Clec1a is highly expressed in endothelial cells and weakly in dendritic cells. Although this molecule was reported to play an important role in the host defense against
Aspergillus fumigatus by recognizing 1,8-dihydroxynaphthalene-melanin on the fungal surface, the roles of this molecule in un-infected animals remain to be elucidated. In
this study, we found that Clec1a−/− mice develop milder symptoms upon induction of experimental autoimmune encephalomyelitis (EAE), an animal model for multiple
sclerosis. The maximum disease score was significantly lower, and demyelination and inflammation of the spinal cord were much milder in Clec1a−/− mice compared to
wild-type mice.
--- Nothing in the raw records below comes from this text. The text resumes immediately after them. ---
**src/rtl/palm_locator.sv**
```systemverilog
// palm_locator: scans one binary hand-mask frame in raster order, tracks the
// widest horizontal white run on eligible rows (the palm row) and publishes
// its geometry together with a frame-complete flag for the finger stage.
module palm_locator #(
    parameter int IMAGE_WIDTH    = 384,
    parameter int IMAGE_HEIGHT   = 216,
    parameter int PALM_ROW_MIN   = 90,
    parameter int MIN_PALM_WIDTH = 40
) (
    input  logic       clk,
    input  logic       rst,
    input  logic       frame_start,
    input  logic       pix_valid,
    input  logic       object_image,
    output logic       flag,
    output logic [8:0] palm_width,
    output logic [8:0] start_of_palm_c,
    output logic [8:0] end_of_palm_c,
    output logic [8:0] finger_width,
    output logic [8:0] palm_row
);

    localparam logic [8:0] LAST_COL = 9'(IMAGE_WIDTH - 1);
    localparam logic [8:0] LAST_ROW = 9'(IMAGE_HEIGHT - 1);
    localparam logic [8:0] ROW_MIN  = 9'(PALM_ROW_MIN);
    localparam logic [8:0] MIN_W    = 9'(MIN_PALM_WIDTH);

    // LOAD is the single cycle between the last accepted pixel and the
    // publication of results, giving the frame best one edge to settle.
    typedef enum logic [1:0] {
        IDLE = 2'd0,
        SCAN = 2'd1,
        LOAD = 2'd2,
        DONE = 2'd3
    } state_t;

    state_t     state_q, state_d;

    logic [8:0] col_q, col_d;
    logic [8:0] row_q, row_d;

    logic       run_open_q, run_open_d;
    logic [8:0] run_start_q, run_start_d;

    logic [8:0] row_w_q, row_w_d;
    logic [8:0] row_s_q, row_s_d;
    logic [8:0] row_e_q, row_e_d;

    logic [8:0] best_w_q, best_w_d;
    logic [8:0] best_s_q, best_s_d;
    logic [8:0] best_e_q, best_e_d;
    logic [8:0] best_row_q, best_row_d;

    logic       flag_q, flag_d;
    logic [8:0] palm_width_q, palm_width_d;
    logic [8:0] start_q, start_d;
    logic [8:0] end_q, end_d;
    logic [8:0] finger_q, finger_d;
    logic [8:0] palm_row_q, palm_row_d;

    logic       accept;
    logic       end_of_row;
    logic       end_of_frame;

    logic       cand_valid;
    logic [8:0] cand_start;
    logic [8:0] cand_end;
    logic [8:0] cand_width;

    logic       row_upd;
    logic [8:0] row_w_new;
    logic [8:0] row_s_new;
    logic [8:0] row_e_new;
    logic       take_row;

    // A pixel only counts while scanning and when no restart wins the cycle.
    always_comb begin
        accept       = (state_q == SCAN) && pix_valid && !frame_start;
        end_of_row   = (col_q == LAST_COL);
        end_of_frame = end_of_row && (row_q == LAST_ROW);
    end

    // Next-state logic; frame_start restarts scanning from any state.
    always_comb begin
        state_d = state_q;
        if (frame_start) begin
            state_d = SCAN;
        end else begin
            case (state_q)
                SCAN:    if (accept && end_of_frame) state_d = LOAD;
                LOAD:    state_d = DONE;
                default: state_d = state_q;
            endcase
        end
    end

    // Raster position: column advances per accepted pixel and wraps into the next row.
    always_comb begin
        col_d = col_q;
        row_d = row_q;
        if (frame_start) begin
            col_d = '0;
            row_d = '0;
        end else if (accept) begin
            if (end_of_row) begin
                col_d = '0;
                row_d = row_q + 9'd1;
            end else begin
                col_d = col_q + 9'd1;
            end
        end
    end

    // Run tracking: produces a closed-run candidate when a black pixel ends a
    // run or when the row ends with a run still open.
    always_comb begin
        run_open_d  = run_open_q;
        run_start_d = run_start_q;
        cand_valid  = 1'b0;
        cand_start  = run_start_q;
        cand_end    = col_q;
        if (frame_start) begin
            run_open_d  = 1'b0;
            run_start_d = '0;
        end else if (accept) begin
            if (object_image) begin
                if (!run_open_q) begin
                    run_open_d  = 1'b1;
                    run_start_d = col_q;
                    cand_start  = col_q;
                end
                if (end_of_row) begin
                    cand_valid = 1'b1;
                    cand_end   = col_q;
                    run_open_d = 1'b0;
                end
            end else if (run_open_q) begin
                cand_valid = 1'b1;
                cand_end   = col_q - 9'd1;
                run_open_d = 1'b0;
            end
        end
        cand_width = cand_end - cand_start + 9'd1;
    end

    // Widest run of the current row; strict compare keeps the leftmost on ties.
    always_comb begin
        row_upd   = cand_valid && (cand_width > row_w_q);
        row_w_new = row_upd ? cand_width : row_w_q;
        row_s_new = row_upd ? cand_start : row_s_q;
        row_e_new = row_upd ? cand_end   : row_e_q;
        row_w_d   = row_w_q;
        row_s_d   = row_s_q;
        row_e_d   = row_e_q;
        if (frame_start || (accept && end_of_row)) begin
            row_w_d = '0;
            row_s_d = '0;
            row_e_d = '0;
        end else if (accept) begin
            row_w_d = row_w_new;
            row_s_d = row_s_new;
            row_e_d = row_e_new;
        end
    end

    // Frame best: eligible rows replace it only when strictly wider, so the earlier row wins ties.
    always_comb begin
        take_row   = accept && end_of_row && (row_q >= ROW_MIN) && (row_w_new > best_w_q);
        best_w_d   = best_w_q;
        best_s_d   = best_s_q;
        best_e_d   = best_e_q;
        best_row_d = best_row_q;
        if (frame_start) begin
            best_w_d   = '0;
            best_s_d   = '0;
            best_e_d   = '0;
            best_row_d = '0;
        end else if (take_row) begin
            best_w_d   = row_w_new;
            best_s_d   = row_s_new;
            best_e_d   = row_e_new;
            best_row_d = row_q;
        end
    end

    // Published results: cleared on restart, loaded once on the way into DONE, otherwise held.
    always_comb begin
        flag_d       = flag_q;
        palm_width_d = palm_width_q;
        start_d      = start_q;
        end_d        = end_q;
        finger_d     = finger_q;
        palm_row_d   = palm_row_q;
        if (frame_start) begin
            flag_d       = 1'b0;
            palm_width_d = '0;
            start_d      = '0;
            end_d        = '0;
            finger_d     = '0;
            palm_row_d   = '0;
        end else if (state_q == LOAD) begin
            flag_d = 1'b1;
            if (best_w_q >= MIN_W) begin
                palm_width_d = best_w_q;
                start_d      = best_s_q;
                end_d        = best_e_q;
                finger_d     = best_w_q >> 2;
                palm_row_d   = best_row_q;
            end else begin
                palm_width_d = '0;
                start_d      = '0;
                end_d        = '0;
                finger_d     = '0;
                palm_row_d   = '0;
            end
        end
    end

    // State and datapath registers, cleared asynchronously by the active-low reset.
    always_ff @(posedge clk or negedge rst) begin
        if (!rst) begin
            state_q      <= IDLE;
            col_q        <= '0;
            row_q        <= '0;
            run_open_q   <= 1'b0;
            run_start_q  <= '0;
            row_w_q      <= '0;
            row_s_q      <= '0;
            row_e_q      <= '0;
            best_w_q     <= '0;
            best_s_q     <= '0;
            best_e_q     <= '0;
            best_row_q   <= '0;
            flag_q       <= 1'b0;
            palm_width_q <= '0;
            start_q      <= '0;
            end_q        <= '0;
            finger_q     <= '0;
            palm_row_q   <= '0;
        end else begin
            state_q      <= state_d;
            col_q        <= col_d;
            row_q        <= row_d;
            run_open_q   <= run_open_d;
            run_start_q  <= run_start_d;
            row_w_q      <= row_w_d;
            row_s_q      <= row_s_d;
            row_e_q      <= row_e_d;
            best_w_q     <= best_w_d;
            best_s_q     <= best_s_d;
            best_e_q     <= best_e_d;
            best_row_q   <= best_row_d;
            flag_q       <= flag_d;
            palm_width_q <= palm_width_d;
            start_q      <= start_d;
            end_q        <= end_d;
            finger_q     <= finger_d;
            palm_row_q   <= palm_row_d;
        end
    end

    assign flag            = flag_q;
    assign palm_width      = palm_width_q;
    assign start_of_palm_c = start_q;
    assign end_of_palm_c   = end_q;
    assign finger_width    = finger_q;
    assign palm_row        = palm_row_q;

endmodule
```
No abnormality was detected in the immune cell composition in the draining lymph nodes and spleen on day 10 and 16 after EAE induction. Recall memory T cell proliferation
after restimulation with myelin oligodendrocyte glycoprotein peptide (MOG35–55) in vitro was decreased in Clec1a−/− mice, and antigen
presenting ability of Clec1a−/− dendritic cells was impaired. Interestingly, RNA-Seq and RT-qPCR analyses clearly showed that the expression of inflammatory
cytokines including Il17a, Il6 and Il1b was greatly decreased in Clec1a−/− mice after induction of EAE,
suggesting that this reduced cytokine production is responsible for the amelioration of EAE in Clec1a−/− mice. These observations suggest a novel function of
Clec1A in the immune system.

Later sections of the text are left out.